Come ti ha cambiata approdare da imprenditrice sui social? Ti sei dovuta adattare ad un nuovo modo di comunicare?

Adattare no. Sono sempre stata io, chi mi conosce da una vita dice che sono sempre la stessa. Credo che la forza comunicativa sia una verve innata, è qualcosa che ti contraddistingue e che ti permette di bucare lo schermo più di altre persone. Certamente però, negli anni, sui social qualcosa è cambiato. Quando mi seguivano una manciata di persone parlavo come se fossi al bar con le mie amiche. Quando poi i numeri crescono hai una responsabilità, un rischio maggiore di essere fraintesa. Ora sono diretta un quinto rispetto all’inizio.

Esporti via Twitter sui candidati alle primarie del Pd ha sollevato un polverone, in effetti…

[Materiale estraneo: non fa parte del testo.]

Source: an optimization exercise on an open RTL-to-GDS flow (aim: small area, a short achievable clock period and few clock cycles). Production flows keep margins and buffers that such runs may drop.
At most, simulation tests tie the RTL to the original design; equivalence was not proved.
Power and IR drop assume default switching activity.

JK:
// pluto_rx
module pluto_rx (
    input  wire        clk,
    input  wire        rst,
    input  wire        cmd_valid,
    output wire        cmd_ready,
    input  wire [7:0]  cmd,
    input  wire        in_valid,
    output wire        in_ready,
    input  wire [7:0]  in_data,
    input  wire [3:0]  in_nbits,
    input  wire        in_last,
    output reg         out_valid,
    output reg  [7:0]  out_byte,
    output reg         rsp_valid,
    output wire [3:0]  rsp_status,
    output reg  [2:0]  rsp_sub,
    output reg  [31:0] rsp_value
);
Settings: LEC_CHECK=0, ABC_AREA=1, CAP_MARGIN=20, CORE_MARGIN=2, CORE_UTILIZATION=65, CTS_CLUSTER_DIAMETER=90, CTS_CLUSTER_SIZE=24, SLEW_MARGIN=20; clock period 10.0 ns.
standard.sh (not shown) runs the stock make flow with config.mk's settings and CLKGATE_MAP_FILE= SYNTH_SCRIPT=/design/flow/synth_recipe.tcl, a recipe that flattens the netlist after the stock synthesis.
==> flow/flow/run.sh <==
#!/bin/bash
# The standard layout (standard.sh), with timing repair aimed at a 3.1 ns
# clock (setup margin 6.9 ns at the 10 ns constraint), plain buf_2 cells as
# the port buffers, and no separate adder-cell mapping in synthesis (ABC maps
# the adders with the rest of the logic). Full tool output is in standard.log.
set -e
bash standard.sh SETUP_SLACK_MARGIN=6.9 ADDER_MAP_FILE= \
    BUFFER_PORTS_ARGS="-buffer_cell sky130_fd_sc_hd__buf_2" finish > standard.log 2>&1
Testbench counts of JK, summed over its fixed seeds: cycles 38,315.
What MS does differently from JK at the input level:
diff --git a/flow/design.v b/flow/design.v
--- a/flow/design.v
+++ b/flow/design.v
@@ -107,21 +107,21 @@
         t0_last <= in_last;
         if (!in_last) mm <= 8'hFF;
         else case (in_nbits)
             4'd0: mm <= 8'h00; 4'd1: mm <= 8'h01; 4'd2: mm <= 8'h03; 4'd3: mm <= 8'h07;
             4'd4: mm <= 8'h0F; 4'd5: mm <= 8'h1F; 4'd6: mm <= 8'h3F; 4'd7: mm <= 8'h7F;
             default: mm <= 8'hFF;
         endcase
     end
     reg  [11:0] bc;                 
     reg  [78:0] W;                  
-    wire [25:0] Q = W[57:32];
+    reg  [25:0] Q;
     reg  [1:0]  ph;
     reg         lenbad;
     reg  [1:0]  gp;                 
     reg  [1:0]  cy;                 
     wire is_dec  = (op == OP_DEC);
     wire is_find = (op == OP_FIND);
     wire is_crc  = (op == OP_CRC);
     wire hdr_lt8 = (bc[11:3] == 9'd0);
     wire [86:0] V = {W, X};
     wire x0 = X[7], x1 = X[6], x2 = X[5], x3 = X[4];
@@ -238,29 +238,30 @@
         t1_bv  <= is_crc & mm[7];
         t1_x   <= is_dec ? {dd, 2'b00} : X;
         t1_vj  <= vj;
         t1_s   <= Snew;
         t1_lv  <= (t0_beat && is_find) ? lane_ok : 8'd0;
         if (t0_cmd) begin
             bc <= 12'd0;
             gp <= 2'd0;
         end else if (t0_beat) begin
             if (bc != 12'hFFF) bc <= bc + 12'd1;
-            if (!(is_dec && !hdr_lt8))   W <= V[78:0];
-            else if (pay && rm[0] && gend) W[57:32] <= Q_d;
+            if (!(is_dec && !hdr_lt8)) W <= V[78:0];
             if (is_dec && bc == 12'd4) begin
                 lenbad <= (W[31:0] == 32'd0) || (W[31:0] > MAX_LEN);
+                Q      <= W[25:0];
                 ph     <= 2'd0;
             end
             if (pay) begin
                 if (rm[0]) begin
                     ph <= gend ? 2'd0 : ph + 2'd1;
+                    if (gend) Q <= Q_d;
                 end
                 gp <= (rate[1] == rate[0]) ? 2'd0 :
                       (gp == 2'd0 ? 2'd2 : (gp == 2'd2 ? 2'd1 : 2'd0));
                 cy <= {x6, x7};
             end
         end
     end
     reg  [7:1]  cur;                
     reg  [2:0]  accn;               
     reg  [23:0] U1, U2, U3, U4;
@@ -296,69 +297,73 @@
             end
         end
         C5n = (U5n == 24'hFFFFFF) ? {3'd0, 3'd7} : {ci, cv};
         s6  = t1_s[3*C6[5:3] +: 3];
         pi  = C6[5:3];
         pd  = sadd(s6, C6[2:0]);
         if (!t1_lv[pi]) pd = 3'd7;
     end
     reg        t2_cmd, t2_end, t2_bv;
     reg [1:0]  t2_op, t2_sub;
+    reg [2:0]  bestd;               
+    reg [14:0] bestoff;             
+    reg        stop;
     always @(posedge clk) begin
         if (rst) begin
             t2_cmd    <= 1'b0;
             t2_end    <= 1'b0;
             t2_bv     <= 1'b0;
             out_valid <= 1'b0;
         end else begin
             t2_cmd    <= t1_cmd;
             t2_end    <= t1_end;
             t2_bv     <= t1_beat & (t1_bv | emit);
             out_valid <= t1_beat & emit;
         end
         t2_op    <= t1_op;
         t2_sub   <= t1_sub;
         out_byte <= t1_dec ? B[15:8] : t1_x;
+        if (t2_cmd) begin
+            bestd <= 3'd7;
+            stop  <= 1'b0;
+        end else if (!stop) begin
+            if (pd < bestd) begin
+                bestd   <= pd;
+                bestoff <= {bc, pi};
+            end
+            if (pd <= 3'd2) stop <= 1'b1;
+        end
         if (t1_cmd) begin
             cur  <= 7'd0;
             accn <= 3'd0;
         end else if (t1_beat) begin
             U1 <= t1_s; U2 <= U1; U3 <= U3n; U4 <= U3; C5 <= C5n; C6 <= C5;
             if (t1_dec) begin
                 cur  <= emit ? B[7:1] : B[15:9];
                 accn <= accn + k;
             end
         end
     end
     reg [31:0] crc;
-    wire [2:0]  bestd   = crc[2:0];     
-    wire        scan    = crc[3];       
-    wire [14:0] bestoff = crc[18:4];    
     reg        t3_end;
     reg [1:0]  t3_op, t3_sub;
     reg         crcok;              
     wire [31:0] crc_n = crc_byte(crc, out_byte);
     always @(posedge clk) begin
         if (rst) t3_end <= 1'b0;
         else     t3_end <= t2_end;
         t3_op  <= t2_op;
         t3_sub <= t2_sub;
         if (t2_cmd)     crc <= 32'hFFFF_FFFF;
         else if (t2_bv) begin
             crc   <= crc_n;
             crcok <= (~crc_n == W[31:0]);
-        end else if (scan) begin
-            if (pd < bestd) begin
-                crc[2:0]  <= pd;
-                crc[18:4] <= {bc, pi};
-            end
-            if (pd <= 3'd2) crc[3] <= 1'b0;
         end
     end
     reg [1:0] st;
     assign rsp_status = {2'b00, st};
     wire [14:0] off = bestoff - 15'd135;
     always @(posedge clk) begin
         if (rst) rsp_valid <= 1'b0;
         else     rsp_valid <= t3_end;
         case (t3_op)
         OP_CRC: begin
Findings:
On final cycle utilization of the critical path, JK tracks MS almost exactly. Wire length on met2 (MS vs. JK) increases by more than 10%. On clock network area share, MS and JK are neck and neck. Per the comparison of MS with JK, die area moved up; final design instance area without fill moved up; non-clock buffer count moved up; clock share of power moved up.
No functional check of the RTL was part of MS.

## static timing again, ports no longer ideal
The results above use ideal ports. As a check the final layouts listed here were re-extracted and re-timed, cells and wires unchanged. Step 1 sets driving cells, clkbuf_16 on the clock port and buf_2 on the other inputs (assumed; they add their load-dependent delay and slew). Step 2 times the ports against the registers' clock, not the clock port: input delays grow and output delays shrink by t, the midpoint of the rising clock arrivals with the driver on. Three values: no drivers, after step 1, after step 2; two values: the first two.
| run | shift t [ns] | setup WS [ns] | worst hold slack (ns) | latest minus earliest clock arrival (ns) |
|---|---|---|---|---|
| JK | 0.593 | 6.936 / 6.880 / 6.641 | 0.335 / 0.335 / 0.335 | 0.029 / 0.029 |
| MS | 0.602 | 6.942 / 6.889 / 6.630 | 0.332 / 0.332 / 0.332 | 0.029 / 0.028 |
After both steps setup and hold are still met in every run listed. The setup slack of MS, which loses most, moves by -0.053 ns with the drivers and by -0.312 ns with both steps.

Sì, per fortuna poi si sono calmati. Il clima generato da quel dibattito era pari a quello di una curva calcistica e stiamo parlando delle primarie di un partito. Il livello di aggressività sui social è cresciuto nel tempo, è un dato di fatto. Capisco che il web prediliga la divisione, la polemica che crea hype, ma stiamo arrivando alla massima espressione di questo concetto. Ecco perché occorre essere molto cauti nell’esporsi.

Recentemente Clio Make Up ha descritto lo scenario del beauty sui social come un luogo tossico e fortemente competitivo. Per la tua esperienza, lo percepisci così?

Molto spesso la competizione sui social nasce dal fatto che occorre avere numeri migliori degli altri in termini di like e visualizzazioni per garantirsi gli introiti delle sponsorizzazioni. Io faccio giusto un paio di pubblicità l’anno per cui non sento molto la competizione. Per quanto riguarda i giudizi negativi purtroppo esistono e bisogna imparare a conviverci, fanno parte del pacchetto. Essere esposta certamente a volte mi pesa, ma cerco di dissociare l’attività social dall’imprenditoria, che è la parte che preferisco. Formulare un prodotto, vedere un negozio che prende forma, assumere risorse: è tutto molto più bello dei like su Instagram.

Dunque nessuna sorta di rivalità con Clio?

No, anzi ci tengo a chiarirlo. Io e Clio facciamo cose diverse, abbiamo due modelli di business completamente diversi. Capisco che da fuori non si conoscano le dinamiche del mercato, ma non ha proprio senso parlare di competizione tra noi. Non c’è meglio o peggio, solo progetti diversi.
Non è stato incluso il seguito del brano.